* TASK DIRECTIONS *
Go over these records and count the lines with the string "peripherals" in them; the count is all that should be returned.

* DATA *

□ □ □ □ □

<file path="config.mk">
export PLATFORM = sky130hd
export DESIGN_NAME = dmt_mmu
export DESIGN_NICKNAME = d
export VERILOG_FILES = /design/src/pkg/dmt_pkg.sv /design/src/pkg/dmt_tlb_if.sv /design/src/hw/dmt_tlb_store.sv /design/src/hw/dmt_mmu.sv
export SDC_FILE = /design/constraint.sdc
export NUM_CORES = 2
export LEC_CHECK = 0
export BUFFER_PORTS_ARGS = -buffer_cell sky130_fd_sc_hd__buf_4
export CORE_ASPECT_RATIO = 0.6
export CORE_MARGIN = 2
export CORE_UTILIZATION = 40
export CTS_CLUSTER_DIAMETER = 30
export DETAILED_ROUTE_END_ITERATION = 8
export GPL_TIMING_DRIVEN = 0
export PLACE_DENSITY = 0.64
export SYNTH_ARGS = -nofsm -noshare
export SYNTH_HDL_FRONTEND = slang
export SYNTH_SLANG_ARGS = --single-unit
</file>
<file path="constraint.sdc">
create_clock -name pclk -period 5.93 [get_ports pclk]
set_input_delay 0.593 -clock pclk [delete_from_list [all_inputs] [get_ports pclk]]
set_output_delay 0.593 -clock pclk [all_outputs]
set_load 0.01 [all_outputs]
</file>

□ □ □ □ □

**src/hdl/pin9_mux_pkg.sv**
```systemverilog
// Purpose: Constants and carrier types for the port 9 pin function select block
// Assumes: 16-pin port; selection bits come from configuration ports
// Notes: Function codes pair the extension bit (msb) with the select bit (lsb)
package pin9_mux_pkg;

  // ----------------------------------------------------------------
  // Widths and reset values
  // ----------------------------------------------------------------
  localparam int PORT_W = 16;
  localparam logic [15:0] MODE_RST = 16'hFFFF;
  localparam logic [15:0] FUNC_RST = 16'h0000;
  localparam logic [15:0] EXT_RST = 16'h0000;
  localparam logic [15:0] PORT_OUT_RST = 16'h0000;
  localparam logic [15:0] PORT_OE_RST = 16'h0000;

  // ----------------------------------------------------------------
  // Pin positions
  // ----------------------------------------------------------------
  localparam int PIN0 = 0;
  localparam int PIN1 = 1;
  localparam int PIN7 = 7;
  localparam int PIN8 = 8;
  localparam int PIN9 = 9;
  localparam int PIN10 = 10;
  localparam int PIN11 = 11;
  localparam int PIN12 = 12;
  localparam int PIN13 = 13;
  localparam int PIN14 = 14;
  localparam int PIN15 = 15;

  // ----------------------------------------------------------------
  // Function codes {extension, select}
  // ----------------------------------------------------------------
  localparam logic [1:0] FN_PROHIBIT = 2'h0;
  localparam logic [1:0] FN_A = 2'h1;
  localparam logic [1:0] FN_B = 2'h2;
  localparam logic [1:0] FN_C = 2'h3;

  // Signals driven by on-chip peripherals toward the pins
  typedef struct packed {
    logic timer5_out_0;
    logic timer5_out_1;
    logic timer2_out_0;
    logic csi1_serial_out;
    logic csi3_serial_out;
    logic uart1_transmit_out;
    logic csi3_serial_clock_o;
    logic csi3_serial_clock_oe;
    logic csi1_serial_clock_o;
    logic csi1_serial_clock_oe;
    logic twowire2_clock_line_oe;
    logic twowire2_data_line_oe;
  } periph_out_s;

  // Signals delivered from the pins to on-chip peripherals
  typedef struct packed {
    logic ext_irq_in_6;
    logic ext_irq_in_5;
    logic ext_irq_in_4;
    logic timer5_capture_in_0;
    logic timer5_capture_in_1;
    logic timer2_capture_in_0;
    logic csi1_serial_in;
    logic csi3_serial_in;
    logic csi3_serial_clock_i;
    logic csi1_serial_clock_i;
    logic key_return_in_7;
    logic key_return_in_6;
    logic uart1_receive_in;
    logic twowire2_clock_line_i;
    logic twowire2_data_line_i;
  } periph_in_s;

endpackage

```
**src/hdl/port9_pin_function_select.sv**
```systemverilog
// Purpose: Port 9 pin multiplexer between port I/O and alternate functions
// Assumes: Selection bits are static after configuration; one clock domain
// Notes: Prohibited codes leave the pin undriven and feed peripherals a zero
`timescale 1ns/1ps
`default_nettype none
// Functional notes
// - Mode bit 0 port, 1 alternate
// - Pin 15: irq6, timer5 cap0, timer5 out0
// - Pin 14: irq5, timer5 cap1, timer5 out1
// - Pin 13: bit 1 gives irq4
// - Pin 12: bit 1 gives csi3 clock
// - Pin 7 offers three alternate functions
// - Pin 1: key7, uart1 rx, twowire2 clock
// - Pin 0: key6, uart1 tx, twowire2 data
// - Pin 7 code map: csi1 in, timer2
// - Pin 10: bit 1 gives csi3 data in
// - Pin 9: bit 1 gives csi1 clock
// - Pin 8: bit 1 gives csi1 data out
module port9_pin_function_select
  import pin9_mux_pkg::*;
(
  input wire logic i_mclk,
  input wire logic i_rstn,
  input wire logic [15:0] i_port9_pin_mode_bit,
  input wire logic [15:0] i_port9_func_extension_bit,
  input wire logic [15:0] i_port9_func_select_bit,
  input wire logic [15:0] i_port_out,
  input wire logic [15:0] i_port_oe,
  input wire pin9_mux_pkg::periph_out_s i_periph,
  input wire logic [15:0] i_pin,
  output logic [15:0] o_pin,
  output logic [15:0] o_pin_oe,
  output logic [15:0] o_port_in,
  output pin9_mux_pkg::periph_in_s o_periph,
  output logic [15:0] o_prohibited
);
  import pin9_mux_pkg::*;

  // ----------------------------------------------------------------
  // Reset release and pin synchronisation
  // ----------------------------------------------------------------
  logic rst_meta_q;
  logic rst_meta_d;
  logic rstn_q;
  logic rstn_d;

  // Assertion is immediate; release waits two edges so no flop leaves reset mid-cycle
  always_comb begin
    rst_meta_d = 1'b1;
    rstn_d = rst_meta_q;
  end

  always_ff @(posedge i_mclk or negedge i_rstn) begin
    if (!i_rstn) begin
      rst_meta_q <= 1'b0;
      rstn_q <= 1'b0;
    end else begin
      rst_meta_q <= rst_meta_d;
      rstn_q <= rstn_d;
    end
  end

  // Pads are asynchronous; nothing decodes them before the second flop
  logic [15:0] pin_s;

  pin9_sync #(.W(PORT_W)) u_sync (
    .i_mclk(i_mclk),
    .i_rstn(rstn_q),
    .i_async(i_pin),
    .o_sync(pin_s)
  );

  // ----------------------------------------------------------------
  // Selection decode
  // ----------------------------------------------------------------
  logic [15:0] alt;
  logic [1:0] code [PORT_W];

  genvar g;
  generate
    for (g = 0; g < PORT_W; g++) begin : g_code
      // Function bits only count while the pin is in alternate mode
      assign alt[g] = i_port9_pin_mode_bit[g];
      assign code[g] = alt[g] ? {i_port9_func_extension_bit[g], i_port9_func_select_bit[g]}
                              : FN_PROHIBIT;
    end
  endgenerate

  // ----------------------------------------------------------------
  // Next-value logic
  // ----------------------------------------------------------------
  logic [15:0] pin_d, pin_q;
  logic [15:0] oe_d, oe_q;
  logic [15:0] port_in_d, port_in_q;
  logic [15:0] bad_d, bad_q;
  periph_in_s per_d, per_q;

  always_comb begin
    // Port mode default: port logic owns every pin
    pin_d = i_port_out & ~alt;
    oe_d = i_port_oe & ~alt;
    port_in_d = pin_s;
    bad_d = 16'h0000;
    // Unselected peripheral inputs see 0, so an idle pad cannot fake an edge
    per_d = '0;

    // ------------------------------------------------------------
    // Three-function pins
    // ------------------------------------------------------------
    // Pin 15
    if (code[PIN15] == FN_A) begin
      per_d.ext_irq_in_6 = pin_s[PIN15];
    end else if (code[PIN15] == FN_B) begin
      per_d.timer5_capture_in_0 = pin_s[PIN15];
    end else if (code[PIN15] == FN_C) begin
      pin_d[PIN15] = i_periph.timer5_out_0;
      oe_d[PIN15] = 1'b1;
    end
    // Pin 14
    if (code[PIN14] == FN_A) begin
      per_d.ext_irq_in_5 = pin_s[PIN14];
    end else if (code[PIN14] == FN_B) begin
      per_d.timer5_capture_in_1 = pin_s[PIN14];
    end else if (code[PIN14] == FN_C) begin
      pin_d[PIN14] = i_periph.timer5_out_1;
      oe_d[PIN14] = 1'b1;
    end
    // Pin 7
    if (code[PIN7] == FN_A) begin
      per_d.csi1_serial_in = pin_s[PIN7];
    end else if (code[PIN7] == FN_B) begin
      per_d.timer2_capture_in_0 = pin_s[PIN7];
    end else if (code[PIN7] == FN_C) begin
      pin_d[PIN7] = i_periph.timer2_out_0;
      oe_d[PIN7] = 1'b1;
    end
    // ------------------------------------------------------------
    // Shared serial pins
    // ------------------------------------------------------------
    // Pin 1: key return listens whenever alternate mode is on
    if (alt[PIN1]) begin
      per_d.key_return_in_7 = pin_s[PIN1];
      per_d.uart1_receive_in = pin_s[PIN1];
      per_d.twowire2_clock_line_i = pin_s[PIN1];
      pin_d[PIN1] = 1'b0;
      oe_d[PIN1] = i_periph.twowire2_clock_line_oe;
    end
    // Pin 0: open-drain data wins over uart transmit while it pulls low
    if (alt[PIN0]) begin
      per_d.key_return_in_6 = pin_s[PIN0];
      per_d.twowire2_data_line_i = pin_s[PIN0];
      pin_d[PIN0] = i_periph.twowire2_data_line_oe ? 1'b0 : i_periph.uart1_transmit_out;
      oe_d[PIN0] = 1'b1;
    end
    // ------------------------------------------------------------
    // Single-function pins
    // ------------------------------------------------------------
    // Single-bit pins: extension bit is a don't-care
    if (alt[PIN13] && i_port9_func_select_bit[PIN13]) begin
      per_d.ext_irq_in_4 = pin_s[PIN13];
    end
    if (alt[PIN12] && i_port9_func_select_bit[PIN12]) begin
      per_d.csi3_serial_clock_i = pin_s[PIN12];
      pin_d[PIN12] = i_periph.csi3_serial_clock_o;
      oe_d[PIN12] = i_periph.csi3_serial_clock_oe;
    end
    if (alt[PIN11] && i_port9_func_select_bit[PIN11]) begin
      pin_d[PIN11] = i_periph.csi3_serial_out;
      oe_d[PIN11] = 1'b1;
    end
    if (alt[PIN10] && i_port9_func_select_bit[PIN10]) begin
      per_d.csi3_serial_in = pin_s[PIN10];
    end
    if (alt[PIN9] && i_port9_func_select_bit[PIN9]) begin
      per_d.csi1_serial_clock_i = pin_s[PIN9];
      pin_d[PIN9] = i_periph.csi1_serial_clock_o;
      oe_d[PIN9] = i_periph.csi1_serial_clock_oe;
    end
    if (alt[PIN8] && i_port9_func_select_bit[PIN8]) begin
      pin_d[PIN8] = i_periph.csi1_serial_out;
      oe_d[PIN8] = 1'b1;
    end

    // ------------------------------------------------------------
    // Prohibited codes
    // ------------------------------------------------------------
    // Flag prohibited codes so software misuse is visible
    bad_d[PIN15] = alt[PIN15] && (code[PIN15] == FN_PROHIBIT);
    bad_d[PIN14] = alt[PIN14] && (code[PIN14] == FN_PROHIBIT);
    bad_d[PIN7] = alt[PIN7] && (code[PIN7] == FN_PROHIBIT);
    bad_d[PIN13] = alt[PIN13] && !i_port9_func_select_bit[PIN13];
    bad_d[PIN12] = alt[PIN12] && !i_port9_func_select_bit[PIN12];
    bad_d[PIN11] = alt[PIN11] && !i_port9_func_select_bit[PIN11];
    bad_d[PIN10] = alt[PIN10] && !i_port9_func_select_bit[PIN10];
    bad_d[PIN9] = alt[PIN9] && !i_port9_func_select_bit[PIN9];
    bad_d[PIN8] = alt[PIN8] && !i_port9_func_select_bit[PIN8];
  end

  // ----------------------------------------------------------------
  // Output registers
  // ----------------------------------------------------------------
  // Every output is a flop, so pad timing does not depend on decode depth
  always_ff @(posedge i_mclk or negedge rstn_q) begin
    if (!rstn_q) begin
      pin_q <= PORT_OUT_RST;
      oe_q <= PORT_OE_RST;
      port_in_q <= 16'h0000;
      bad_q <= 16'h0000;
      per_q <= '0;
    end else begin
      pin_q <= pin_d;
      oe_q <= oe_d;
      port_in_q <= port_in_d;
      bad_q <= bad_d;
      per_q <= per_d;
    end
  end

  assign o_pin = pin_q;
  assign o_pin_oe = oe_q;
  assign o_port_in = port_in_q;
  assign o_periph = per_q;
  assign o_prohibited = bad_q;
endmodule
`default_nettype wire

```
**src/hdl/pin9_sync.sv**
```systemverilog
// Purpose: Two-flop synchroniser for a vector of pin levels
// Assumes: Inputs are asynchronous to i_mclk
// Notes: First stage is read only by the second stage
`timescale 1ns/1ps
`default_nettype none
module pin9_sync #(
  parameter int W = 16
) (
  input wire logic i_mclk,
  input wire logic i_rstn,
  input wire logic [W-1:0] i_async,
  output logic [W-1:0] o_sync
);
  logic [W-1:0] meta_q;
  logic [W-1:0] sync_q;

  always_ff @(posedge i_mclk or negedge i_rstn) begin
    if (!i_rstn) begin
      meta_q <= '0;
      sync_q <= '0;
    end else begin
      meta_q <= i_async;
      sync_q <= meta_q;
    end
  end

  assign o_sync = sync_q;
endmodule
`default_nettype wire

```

□ □ □ □ □

* TASK RESULT *
3